I was reading in Wikipedia about Legendre's differential equation. I was particularly interested in the simple case of the equation given by $$ \left(1-x^2\right)y'' -2xy' + \lambda(\lambda+1)y = 0 \tag{1} $$ In the article, it is stated that one of the two linearly independent solutions to $(1)$ is given by $$ P_{\lambda}(x) = \,_2F_1 \left(-\lambda, \lambda+1; 1; \frac{1-x}{2}\right) \tag{2} $$ where $\,_2F_1$ represents the hypergeometric function. Since by definition, the hypergeometric function ${}_2F_1(a,b;c;t)$ is a solution to the hypergeometric differential equation given by $$ t(1-t) \ \ddot{y} + \left[c-(a+b+1)t \right] \dot{y} - ab\,y = 0 \tag{3} $$ if $(2)$ is a solution to $(1)$ then I should be able to re-write $(1)$ to look like $(3)$ with the corresponding parameters. With this in mind, taking \begin{align*} a &= - \lambda\\ b &= \lambda +1\\ c &= 1\\ t & = \frac{1-x}{2} \end{align*} From where we also get that $$ \dot{y} = \frac{dy}{dt} = \frac{dy}{dx} \cdot \underbrace{\frac{dx}{dt}}_{\color{blue}{-2}} = -2y' $$ which also tells us that $$ \ddot{y} = -2 y'' $$ Substituting this into $(3)$ gives \begin{align} \frac{1-x}{2}\left(1-\frac{1-x}{2}\right)\ddot{y} + &\left[1-\left(-\lambda+(\lambda +1)+1\right)\frac{1-x}{2} \right] \dot{y} - (-\lambda)(\lambda +1)y = 0\\ \implies \frac{1}{4}\left(1-x^2 \right)\left(-2 y''\right) +& \left[1-2\frac{1-x}{2} \right] \left(-2 y'\right) +\lambda(\lambda +1)y = 0\\ \implies \left(1-x^2 \right)y'' &+ 4x y' -2 \lambda(\lambda +1)y = 0 \tag{4} \end{align} and although $(4)$ looks really similar to $(1)$, they're not the same equation.

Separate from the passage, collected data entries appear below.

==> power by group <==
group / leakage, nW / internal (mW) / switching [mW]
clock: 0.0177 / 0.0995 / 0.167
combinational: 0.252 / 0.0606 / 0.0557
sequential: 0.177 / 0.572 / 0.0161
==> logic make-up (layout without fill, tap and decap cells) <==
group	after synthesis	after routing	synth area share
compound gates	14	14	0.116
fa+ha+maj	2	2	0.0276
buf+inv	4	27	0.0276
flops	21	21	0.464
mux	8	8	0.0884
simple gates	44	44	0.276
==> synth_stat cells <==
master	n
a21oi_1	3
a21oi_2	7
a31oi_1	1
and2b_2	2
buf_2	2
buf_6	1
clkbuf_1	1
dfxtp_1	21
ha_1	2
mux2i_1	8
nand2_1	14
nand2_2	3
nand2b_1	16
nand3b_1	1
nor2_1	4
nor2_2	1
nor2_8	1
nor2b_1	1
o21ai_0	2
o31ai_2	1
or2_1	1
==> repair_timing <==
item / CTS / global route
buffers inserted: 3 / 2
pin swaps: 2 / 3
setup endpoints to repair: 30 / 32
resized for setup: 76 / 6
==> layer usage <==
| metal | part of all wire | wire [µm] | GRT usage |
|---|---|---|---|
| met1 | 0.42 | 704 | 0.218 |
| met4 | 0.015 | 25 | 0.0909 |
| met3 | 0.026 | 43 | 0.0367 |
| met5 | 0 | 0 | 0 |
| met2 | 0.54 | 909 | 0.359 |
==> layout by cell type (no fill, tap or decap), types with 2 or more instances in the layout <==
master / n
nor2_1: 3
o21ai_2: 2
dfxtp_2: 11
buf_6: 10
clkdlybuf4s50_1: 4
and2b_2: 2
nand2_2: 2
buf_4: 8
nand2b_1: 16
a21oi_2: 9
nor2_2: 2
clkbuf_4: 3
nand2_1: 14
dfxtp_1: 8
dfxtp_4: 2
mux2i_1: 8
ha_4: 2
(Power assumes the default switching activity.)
===== src/rtl/top_level_pkg.sv =====
// Shared types and constants for the top_level 8x8 signed multiply sequencer.
package top_level_pkg;

  typedef enum logic [1:0] {
    IDLE = 2'd0,
    RUN  = 2'd1,
    DONE = 2'd2
  } state_e;

  // Sequencer program counter steps.
  localparam logic [7:0] LD_A      = 8'd0;
  localparam logic [7:0] LD_B      = 8'd1;
  localparam logic [7:0] MUL_FIRST = 8'd2;
  localparam logic [7:0] MUL_LAST  = 8'd9;
  localparam logic [7:0] ST_LO     = 8'd10;
  localparam logic [7:0] ST_HI     = 8'd11;

  // Data memory byte addresses.
  localparam logic [7:0] ADDR_A  = 8'd0;
  localparam logic [7:0] ADDR_B  = 8'd1;
  localparam logic [7:0] ADDR_LO = 8'd2;
  localparam logic [7:0] ADDR_HI = 8'd3;

endpackage


===== src/rtl/top_level_data_mem.sv =====
// Byte-addressed data memory: combinational read, synchronous write, no reset.
module data_mem #(
  parameter int unsigned AddrWidth = 8,
  parameter int unsigned DataWidth = 8
) (
  input  logic                 clk_i,
  input  logic [AddrWidth-1:0] addr_i,
  input  logic                 we_i,
  input  logic [DataWidth-1:0] wdata_i,
  output logic [DataWidth-1:0] rdata_o
);

  localparam int unsigned Depth = 1 << AddrWidth;

  logic [DataWidth-1:0] core_memory [Depth];

  always_ff @(posedge clk_i) begin
    if (we_i) begin
      core_memory[addr_i] <= wdata_i;
    end
  end

  assign rdata_o = core_memory[addr_i];

endmodule
===== src/flat_wrapper.sv =====
// flat-port wrapper written by rule: the top's interface ports become plain ports
module div_clk_monitor_flat 
#(
  parameter int DIV      = 8,
  parameter int TOL      = 1,
  parameter int LOCK_CNT = 4,
  parameter int TIMEOUT  = 32,
  parameter int CNT_W    = 8
)
  (clk, rst, mon_div_clk_in, mon_err_clr, mon_locked, mon_meas_valid, mon_period_meas, mon_high_meas, mon_err, mon_err_cnt);
  div_clk_monitor_if #(.CNT_W(CNT_W)) mon_i ();
  input logic clk;
  input logic rst;
  input wire logic [$bits(mon_i.div_clk_in)-1:0] mon_div_clk_in;
  input wire logic [$bits(mon_i.err_clr)-1:0] mon_err_clr;
  output wire logic [$bits(mon_i.locked)-1:0] mon_locked;
  output wire logic [$bits(mon_i.meas_valid)-1:0] mon_meas_valid;
  output wire logic [$bits(mon_i.period_meas)-1:0] mon_period_meas;
  output wire logic [$bits(mon_i.high_meas)-1:0] mon_high_meas;
  output wire logic [$bits(mon_i.err)-1:0] mon_err;
  output wire logic [$bits(mon_i.err_cnt)-1:0] mon_err_cnt;
  assign mon_i.div_clk_in = mon_div_clk_in;
  assign mon_i.err_clr = mon_err_clr;
  assign mon_locked = mon_i.locked;
  assign mon_meas_valid = mon_i.meas_valid;
  assign mon_period_meas = mon_i.period_meas;
  assign mon_high_meas = mon_i.high_meas;
  assign mon_err = mon_i.err;
  assign mon_err_cnt = mon_i.err_cnt;
  div_clk_monitor #(.DIV(DIV), .TOL(TOL), .LOCK_CNT(LOCK_CNT), .TIMEOUT(TIMEOUT), .CNT_W(CNT_W)) u_core (.clk(clk), .rst(rst), .mon(mon_i));
endmodule

===== config.mk =====
export PLATFORM = sky130hd
export DESIGN_NAME = div_clk_monitor_flat
export DESIGN_NICKNAME = d
export VERILOG_FILES = /design/src/rtl/div_clk_monitor_if.sv /design/src/rtl/div_clk_monitor.sv /design/src/flat_wrapper.sv
export SDC_FILE = /design/constraint.sdc
export NUM_CORES = 1
export LEC_CHECK = 0
export ABC_AREA = 1
export ABC_CLOCK_PERIOD_IN_PS = 1900
export BUFFER_PORTS_ARGS = -buffer_cell sky130_fd_sc_hd__buf_2
export CORE_MARGIN = 8
export CORE_UTILIZATION = 52
export CTS_CLUSTER_SIZE = 20
export DETAILED_ROUTE_END_ITERATION = 8
export MAX_ROUTING_LAYER = met4
export PLACE_DENSITY = 0.81
export SLEW_MARGIN = 20
export SYNTH_ARGS = -nofsm -noshare
export SYNTH_HDL_FRONTEND = slang
export SYNTH_SLANG_ARGS = --single-unit

===== constraint.sdc =====
create_clock -name clk -period 1.9 [get_ports clk]
set_clock_uncertainty 0.05 [all_clocks]
set_input_delay 0.095 -clock clk [delete_from_list [all_inputs] [get_ports clk]]
set_output_delay 0.095 -clock clk [all_outputs]
set_load 0.02 [all_outputs]
## config.mk

```make
export PLATFORM = sky130hd
export DESIGN_NAME = fetch_prefetch_unit
export DESIGN_NICKNAME = d
export VERILOG_FILES = /design/src/rtl/fetch_prefetch_unit_pkg.sv /design/src/rtl/fetch_prefetch_unit_sync_fifo.sv /design/src/rtl/fetch_prefetch_unit.sv
export SDC_FILE = /design/constraint.sdc
export NUM_CORES = 1
export LEC_CHECK = 0
export BUFFER_PORTS_ARGS = -buffer_cell sky130_fd_sc_hd__buf_2
export CAP_MARGIN = 0
export CORE_ASPECT_RATIO = 0.75
export CORE_MARGIN = 2
export CORE_UTILIZATION = 40
export CTS_BUF_LIST = sky130_fd_sc_hd__clkbuf_16
export CTS_CLUSTER_SIZE = 10
export DETAILED_ROUTE_END_ITERATION = 8
export GPL_ROUTABILITY_DRIVEN = 1
export PLACE_DENSITY = 0.6
export SYNTH_ARGS = -nofsm -noshare
export SYNTH_HDL_FRONTEND = slang
export SYNTH_SLANG_ARGS = --single-unit
```

## constraint.sdc

```tcl
create_clock -name clk -period 3.5 [get_ports clk]
set_input_delay 0.7 -clock clk [delete_from_list [all_inputs] [get_ports clk]]
set_output_delay 0.7 -clock clk [all_outputs]
set_load 0.02 [all_outputs]
```
<file path="config.mk">
export PLATFORM = sky130hd
export DESIGN_NAME = clk_tick_timer
export DESIGN_NICKNAME = d
export VERILOG_FILES = /design/src/rtl/clk_tick_timer.sv
export SDC_FILE = /design/constraint.sdc
export NUM_CORES = 1
export LEC_CHECK = 0
export CAP_MARGIN = 40
export CORE_AREA = 2 2 87 56
export DETAILED_ROUTE_END_ITERATION = 12
export DIE_AREA = 0 0 89 58
export PLACE_DENSITY = 0.85
export SYNTH_ARGS = -nofsm -noshare
export SYNTH_HDL_FRONTEND = slang
export SYNTH_SLANG_ARGS = --single-unit
</file>
<file path="constraint.sdc">
create_clock -name clk_in -period 2.32 [get_ports clk_in]
set_clock_uncertainty 0.15 [all_clocks]
set_input_delay 0.232 -clock clk_in [delete_from_list [all_inputs] [get_ports clk_in]]
set_output_delay 0.232 -clock clk_in [all_outputs]
set_load 0.1 [all_outputs]
</file>
[src/rtl/seg_multi_dri.sv]
// seg_multi_dri: binary-to-BCD multi-digit seven-segment driver with blanking, overflow dashes and scanning.
// Optional SEG_MULTI_HEX_EN adds a hex_mode input that shows bin_in nibbles directly.
module seg_multi_dri #(
    parameter int NUM_DIG   = 6,
    parameter int BIN_W     = 20,
    parameter int CLK_FREQ  = 50_000_000,
    parameter int SCAN_FREQ = 1000
) (
    input  logic               clk,
    input  logic               rst_n,
    input  logic [BIN_W-1:0]   bin_in,
    input  logic               bin_vld,
    input  logic [NUM_DIG-1:0] point,
    input  logic               en,
`ifdef SEG_MULTI_HEX_EN
    input  logic               hex_mode,
`endif
    output logic               busy,
    output logic [NUM_DIG-1:0] sel,
    output logic [7:0]         seg_led
);
    localparam int BW    = 4 * NUM_DIG;
    localparam int DWELL = (CLK_FREQ / SCAN_FREQ < 2) ? 2 : CLK_FREQ / SCAN_FREQ;
    localparam int DW    = $clog2(DWELL);
    localparam int IW    = (NUM_DIG > 1) ? $clog2(NUM_DIG) : 1;
    localparam int CW    = $clog2(BIN_W + 1);
    localparam logic [63:0] DEC_MAX = 64'(10 ** NUM_DIG - 1);

    typedef enum logic [1:0] {IDLE, CONV, DONE} state_t;

    state_t             state;
    logic [BIN_W-1:0]   sh, pend_val, ld_val;
    logic [BW-1:0]      bcd, bcd_adj, disp_bcd, src_bcd;
    logic [CW-1:0]      cnt;
    logic               ovf, pend, pend_hex, disp_ovf, src_ovf;
    logic [NUM_DIG-1:0] disp_blank, blank_nxt, src_blank;
    logic [DW-1:0]      dcnt;
    logic [IW-1:0]      idx, idx_nxt;
    logic               hex_in, ld_hex, start, tc, zero_run;
    logic [63:0]        ld64;
    logic [7:0]         base, seg_nxt;

`ifdef SEG_MULTI_HEX_EN
    assign hex_in = hex_mode;
`else
    assign hex_in = 1'b0;
`endif

    function automatic logic [7:0] seg_dec(input logic [3:0] n);
        case (n)
            4'h0: return 8'hC0;  4'h1: return 8'hF9;  4'h2: return 8'hA4;  4'h3: return 8'hB0;
            4'h4: return 8'h99;  4'h5: return 8'h92;  4'h6: return 8'h82;  4'h7: return 8'hF8;
            4'h8: return 8'h80;  4'h9: return 8'h90;  4'hA: return 8'h88;  4'hB: return 8'h83;
            4'hC: return 8'hC6;  4'hD: return 8'hA1;  4'hE: return 8'h86;  default: return 8'h8E;
        endcase
    endfunction

    // A strobe during DONE is taken directly as the next job, overriding any pending value
    assign start  = (state == IDLE && bin_vld) || (state == DONE && (bin_vld || pend));
    assign ld_val = bin_vld ? bin_in : pend_val;
    assign ld_hex = bin_vld ? hex_in : pend_hex;
    assign ld64   = 64'(ld_val);

    always_comb begin
        bcd_adj   = bcd;
        blank_nxt = '0;
        zero_run  = 1'b1;
        for (int i = 0; i < NUM_DIG; i++)
            bcd_adj[4*i +: 4] = (bcd[4*i +: 4] >= 4'd5) ? bcd[4*i +: 4] + 4'd3 : bcd[4*i +: 4];
        for (int i = NUM_DIG - 1; i > 0; i--) begin
            zero_run     = zero_run && (bcd[4*i +: 4] == 4'd0);
            blank_nxt[i] = zero_run;
        end
    end

    // Display data is taken from the conversion result during DONE so the new value shows one cycle earlier
    assign src_bcd   = (state == DONE) ? bcd : disp_bcd;
    assign src_blank = (state == DONE) ? blank_nxt : disp_blank;
    assign src_ovf   = (state == DONE) ? ovf : disp_ovf;
    assign tc        = dcnt == DW'(DWELL - 1);
    assign idx_nxt   = (en && tc) ? ((idx == IW'(NUM_DIG - 1)) ? '0 : idx + IW'(1)) : idx;
    assign base      = src_ovf ? 8'hBF : src_blank[idx_nxt] ? 8'hFF : seg_dec(src_bcd[4*idx_nxt +: 4]);
    assign seg_nxt   = {base[7] & ~point[idx_nxt], base[6:0]};

    always_ff @(posedge clk or negedge rst_n) begin
        if (!rst_n) begin
            state      <= IDLE;
            busy       <= 1'b0;
            sh         <= '0;
            bcd        <= '0;
            cnt        <= '0;
            ovf        <= 1'b0;
            pend       <= 1'b0;
            pend_val   <= '0;
            pend_hex   <= 1'b0;
            disp_bcd   <= '0;
            disp_blank <= {{(NUM_DIG-1){1'b1}}, 1'b0};
            disp_ovf   <= 1'b0;
        end else begin
            if (state == DONE) begin
                disp_bcd   <= bcd;
                disp_blank <= blank_nxt;
                disp_ovf   <= ovf;
                pend       <= 1'b0;
            end else if (state != IDLE && bin_vld) begin
                pend     <= 1'b1;
                pend_val <= bin_in;
                pend_hex <= hex_in;
            end
            if (state == CONV) begin
                bcd <= {bcd_adj[BW-2:0], sh[BIN_W-1]};
                sh  <= sh << 1;
                cnt <= cnt + CW'(1);
                if (cnt == CW'(BIN_W - 1))
                    state <= DONE;
            end else if (start) begin
                busy  <= 1'b1;
                state <= ld_hex ? DONE : CONV;
                cnt   <= '0;
                sh    <= ld_val;
                bcd   <= ld_hex ? ld64[BW-1:0] : '0;
                ovf   <= ld_hex ? ((ld64 >> BW) != 64'd0) : (ld64 > DEC_MAX);
            end else if (state == DONE) begin
                busy  <= 1'b0;
                state <= IDLE;
            end
        end
    end

    always_ff @(posedge clk or negedge rst_n) begin
        if (!rst_n) begin
            dcnt    <= '0;
            idx     <= '0;
            sel     <= '1;
            seg_led <= 8'hFF;
        end else if (en) begin
            dcnt    <= tc ? '0 : dcnt + DW'(1);
            idx     <= idx_nxt;
            sel     <= ~(NUM_DIG'(1) << idx_nxt);
            seg_led <= seg_nxt;
        end else begin
            sel     <= '1;
            seg_led <= 8'hFF;
        end
    end
endmodule
--- src/rtl/jtdsp16_loader_tmr.sv ---
// Cen-gated down-counter shared by the source timeout and the reset stretch.
// load has priority over counting; zero is a combinational view of the count.
module jtdsp16_loader_tmr #(
  parameter int W = 8
) (
  input  logic         clk,
  input  logic         rst_n,
  input  logic         cen,
  input  logic         load,
  input  logic [W-1:0] load_val,
  output logic         zero
);

  logic [W-1:0] cnt;

  always_ff @(posedge clk or negedge rst_n) begin
    if (!rst_n) begin
      cnt <= '0;
    end else if (cen) begin
      if (load)
        cnt <= load_val;
      else if (cnt != '0)
        cnt <= cnt - 1'b1;
    end
  end

  assign zero = (cnt == '0);

endmodule

--- src/rtl/jtdsp16_prog_loader.sv ---
// Downloads LEN program words from a req/ack source into jtdsp16, holding the core in reset
// until HOLD cen cycles after the last write. Optional JTDSP16_LOADER_CHKSUM_EN adds checksum gating.
module jtdsp16_prog_loader
  import jtdsp16_loader_pkg::*;
#(
  parameter int AW   = DEF_AW,
  parameter int LEN  = DEF_LEN,
  parameter int HOLD = DEF_HOLD,
  parameter int TOUT = DEF_TOUT
) (
  input  logic          clk,
  input  logic          rst_n,
  input  logic          cen,
  input  logic          start,
  output logic          src_req,
  output logic [AW-1:0] src_addr,
  input  logic          src_ack,
  input  logic [15:0]   src_data,
  output logic [AW-1:0] prog_addr,
  output logic [15:0]   prog_data,
  output logic          prog_we,
  output logic          dsp_rst,
  output logic          busy,
  output logic          done,
  output logic          err
`ifdef JTDSP16_LOADER_CHKSUM_EN
  ,
  input  logic [15:0]   chk_exp,
  output logic [15:0]   chk_sum
`endif
);

  localparam logic [AW:0]      LAST    = (AW+1)'(LEN - 1);
  localparam logic [TMR_W-1:0] TOUT_LD = TMR_W'(TOUT - 1);
  localparam logic [TMR_W-1:0] HOLD_LD = TMR_W'((HOLD > 0) ? HOLD - 1 : 0);

  state_t             state;
  logic [AW:0]        cnt;
  logic               start_q;
  logic               start_p;
  logic               last_word;
  logic               tmr_load;
  logic               tmr_zero;
  logic [TMR_W-1:0]   tmr_val;

  // Only the first cen cycle of a start level counts as a request.
  assign start_p   = start & ~start_q;
  assign last_word = (cnt == LAST);

  // The timer is preloaded in every state that does not consume it, so the value
  // is ready on the edge that enters REQ or HOLD.
  always_comb begin
    tmr_load = !(state inside {ST_REQ, ST_HOLD});
    tmr_val  = (state == ST_WRITE && last_word) ? HOLD_LD : TOUT_LD;
  end

  jtdsp16_loader_tmr #(.W(TMR_W)) u_tmr (
    .clk      (clk),
    .rst_n    (rst_n),
    .cen      (cen),
    .load     (tmr_load),
    .load_val (tmr_val),
    .zero     (tmr_zero)
  );

  always_ff @(posedge clk or negedge rst_n) begin
    if (!rst_n) begin
      state     <= ST_IDLE;
      cnt       <= '0;
      start_q   <= 1'b0;
      src_req   <= 1'b0;
      src_addr  <= '0;
      prog_addr <= '0;
      prog_data <= '0;
      prog_we   <= 1'b0;
      dsp_rst   <= 1'b1;
      busy      <= 1'b0;
      done      <= 1'b0;
      err       <= 1'b0;
`ifdef JTDSP16_LOADER_CHKSUM_EN
      chk_sum   <= '0;
`endif
    end else if (cen) begin
      start_q <= start;
      case (state)
        ST_IDLE, ST_RUN, ST_ERR: begin
          if (start_p) begin
            state    <= ST_REQ;
            cnt      <= '0;
            src_req  <= 1'b1;
            src_addr <= '0;
            dsp_rst  <= 1'b1;
            busy     <= 1'b1;
            done     <= 1'b0;
            err      <= 1'b0;
`ifdef JTDSP16_LOADER_CHKSUM_EN
            chk_sum  <= '0;
`endif
          end
        end
        ST_REQ: begin
          if (src_ack) begin
            state     <= ST_WRITE;
            src_req   <= 1'b0;
            prog_data <= src_data;
            prog_addr <= cnt[AW-1:0];
            prog_we   <= 1'b1;
          end else if (tmr_zero) begin
            state   <= ST_ERR;
            src_req <= 1'b0;
            busy    <= 1'b0;
            err     <= 1'b1;
          end
        end
        ST_WRITE: begin
          prog_we <= 1'b0;
`ifdef JTDSP16_LOADER_CHKSUM_EN
          chk_sum <= chk_sum + prog_data;
`endif
          if (last_word) begin
            state <= ST_HOLD;
          end else begin
            state    <= ST_REQ;
            cnt      <= cnt + 1'b1;
            src_addr <= cnt[AW-1:0] + 1'b1;
            src_req  <= 1'b1;
          end
        end
        ST_HOLD: begin
          if (tmr_zero) begin
            busy <= 1'b0;
`ifdef JTDSP16_LOADER_CHKSUM_EN
            if (chk_sum == chk_exp) begin
              state   <= ST_RUN;
              dsp_rst <= 1'b0;
              done    <= 1'b1;
            end else begin
              state <= ST_ERR;
              err   <= 1'b1;
            end
`else
            state   <= ST_RUN;
            dsp_rst <= 1'b0;
            done    <= 1'b1;
`endif
          end
        end
        default: state <= ST_IDLE;
      endcase
    end
  end

endmodule
--- config.mk ---
export PLATFORM = sky130hd
export DESIGN_NAME = jtdsp16_prog_loader
export DESIGN_NICKNAME = d
export VERILOG_FILES = /design/src/rtl/jtdsp16_loader_pkg.sv /design/src/rtl/jtdsp16_loader_tmr.sv /design/src/rtl/jtdsp16_prog_loader.sv
export SDC_FILE = /design/constraint.sdc
export NUM_CORES = 1
export LEC_CHECK = 0
export BUFFER_PORTS_ARGS = -buffer_cell sky130_fd_sc_hd__buf_2
export CAP_MARGIN = 20
export CORE_ASPECT_RATIO = 1.25
export CORE_MARGIN = 1.5
export CORE_UTILIZATION = 50
export CTS_CLUSTER_SIZE = 10
export DETAILED_ROUTE_END_ITERATION = 8
export GPL_TIMING_DRIVEN = 0
export PLACE_DENSITY = 0.75
export RECOVER_POWER = 25
export SETUP_SLACK_MARGIN = 0.1
export SLEW_MARGIN = 25
export SYNTH_ARGS = -nofsm -noshare
export SYNTH_HDL_FRONTEND = slang
export SYNTH_SLANG_ARGS = --single-unit
--- constraint.sdc ---
create_clock -name clk -period 6.1 [get_ports clk]
set_clock_uncertainty 0.1 [all_clocks]
set_input_delay 0.305 -clock clk [delete_from_list [all_inputs] [get_ports clk]]
set_output_delay 0.305 -clock clk [all_outputs]
set_load 0.1 [all_outputs]
### src/rtl/grant_watchdog.sv
// Grant watchdog: counts grant cycles and fires when the owner overstays LIMIT cycles (0 = off).
// expire is combinational in the limit cycle; timeout is its registered one-cycle pulse.
module grant_watchdog #(
  parameter int unsigned LIMIT = 1024
) (
  input  logic clk,
  input  logic reset,
  input  logic enable,
  input  logic done,
  output logic expire,
  output logic timeout
);

  logic [15:0] cnt;

  // Held at zero outside a grant, so every new grant starts counting from 0.
  always_ff @(posedge clk or posedge reset) begin
    if (reset)       cnt <= '0;
    else if (!enable) cnt <= '0;
    else             cnt <= cnt + 16'd1;
  end

  generate
    if (LIMIT == 0) begin : g_off
      assign expire = 1'b0;
    end else begin : g_on
      assign expire = enable & ~done & (cnt == 16'(LIMIT - 1));
    end
  endgenerate

  always_ff @(posedge clk or posedge reset) begin
    if (reset) timeout <= 1'b0;
    else       timeout <= expire;
  end

endmodule
==> src/rtl/sub_div_ctrl.sv <==
// sub_div_ctrl: unsigned A/B by repeated subtraction on a shared external subtractor.
module sub_div_ctrl #(
    parameter int WA = 4,
    parameter int WB = 2
) (
    input  logic        clk,
    input  logic        rst,
    sub_div_if.slave    bus
);
    typedef enum logic [1:0] {IDLE, SUB, DONE} state_t;
    state_t        state, state_d;
    logic [WA-1:0] rem_r, quo_r, quotient, remainder;
    logic [WB-1:0] div_r;
    logic          div_zero;
    always_ff @(posedge clk) begin
        if (rst) state <= IDLE;
        else     state <= state_d;
    end
    always_comb begin
        state_d = state;
        if (state == IDLE && bus.start) state_d = (bus.b_in == '0) ? DONE : SUB;
        else if (state == SUB && !bus.sub_c) state_d = DONE;
        else if (state == DONE) state_d = IDLE;
    end
    always_ff @(posedge clk) begin
        if (rst) begin
            rem_r     <= '0;
            div_r     <= '0;
            quo_r     <= '0;
            quotient  <= '0;
            remainder <= '0;
            div_zero  <= 1'b0;
        end else if (state == IDLE && bus.start) begin
            rem_r    <= bus.a_in;
            div_r    <= bus.b_in;
            quo_r    <= '0;
            div_zero <= (bus.b_in == '0);
            if (bus.b_in == '0) begin
                quotient  <= '1;
                remainder <= bus.a_in;
            end
        end else if (state == SUB) begin
            if (bus.sub_c) begin
                rem_r <= bus.sub_y;
                quo_r <= quo_r + 1'b1;
            end else begin
                quotient  <= quo_r;
                remainder <= rem_r;
            end
        end
    end
    assign bus.sub_a     = (state == SUB) ? rem_r : '0;
    assign bus.sub_b     = (state == SUB) ? div_r : '0;
    assign bus.busy      = (state == SUB);
    assign bus.done      = (state == DONE);
    assign bus.quotient  = quotient;
    assign bus.remainder = remainder;
    assign bus.div_zero  = div_zero;
endmodule
==> src/flat_wrapper.sv <==
// flat-port wrapper written by rule: the top's interface ports become plain ports
module sub_div_ctrl_flat 
#(
    parameter int WA = 4,
    parameter int WB = 2
)
  (clk, rst, bus_start, bus_a_in, bus_b_in, bus_sub_y, bus_sub_c, bus_sub_a, bus_sub_b, bus_busy, bus_done, bus_quotient, bus_remainder, bus_div_zero);
  sub_div_if #(.WA(WA), .WB(WB)) bus_i ();
  input  logic clk;
  input  logic rst;
  input wire logic [$bits(bus_i.start)-1:0] bus_start;
  input wire logic [$bits(bus_i.a_in)-1:0] bus_a_in;
  input wire logic [$bits(bus_i.b_in)-1:0] bus_b_in;
  input wire logic [$bits(bus_i.sub_y)-1:0] bus_sub_y;
  input wire logic [$bits(bus_i.sub_c)-1:0] bus_sub_c;
  output wire logic [$bits(bus_i.sub_a)-1:0] bus_sub_a;
  output wire logic [$bits(bus_i.sub_b)-1:0] bus_sub_b;
  output wire logic [$bits(bus_i.busy)-1:0] bus_busy;
  output wire logic [$bits(bus_i.done)-1:0] bus_done;
  output wire logic [$bits(bus_i.quotient)-1:0] bus_quotient;
  output wire logic [$bits(bus_i.remainder)-1:0] bus_remainder;
  output wire logic [$bits(bus_i.div_zero)-1:0] bus_div_zero;
  assign bus_i.start = bus_start;
  assign bus_i.a_in = bus_a_in;
  assign bus_i.b_in = bus_b_in;
  assign bus_i.sub_y = bus_sub_y;
  assign bus_i.sub_c = bus_sub_c;
  assign bus_sub_a = bus_i.sub_a;
  assign bus_sub_b = bus_i.sub_b;
  assign bus_busy = bus_i.busy;
  assign bus_done = bus_i.done;
  assign bus_quotient = bus_i.quotient;
  assign bus_remainder = bus_i.remainder;
  assign bus_div_zero = bus_i.div_zero;
  sub_div_ctrl #(.WA(WA), .WB(WB)) u_core (.clk(clk), .rst(rst), .bus(bus_i));
endmodule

Could anyone tell me where did I make a mistake? Or alternatively, does anyone know another simple way to show that the Legendre function can be written in terms of the hypergeometric function? Thank you!
In the proposed derivation, it is correctly establish that $\dot y=-2y'$ but we have also $\ddot y=4y''$ (and not $\ddot y=-2y''$ as stated). With this correction, the ODE are identical.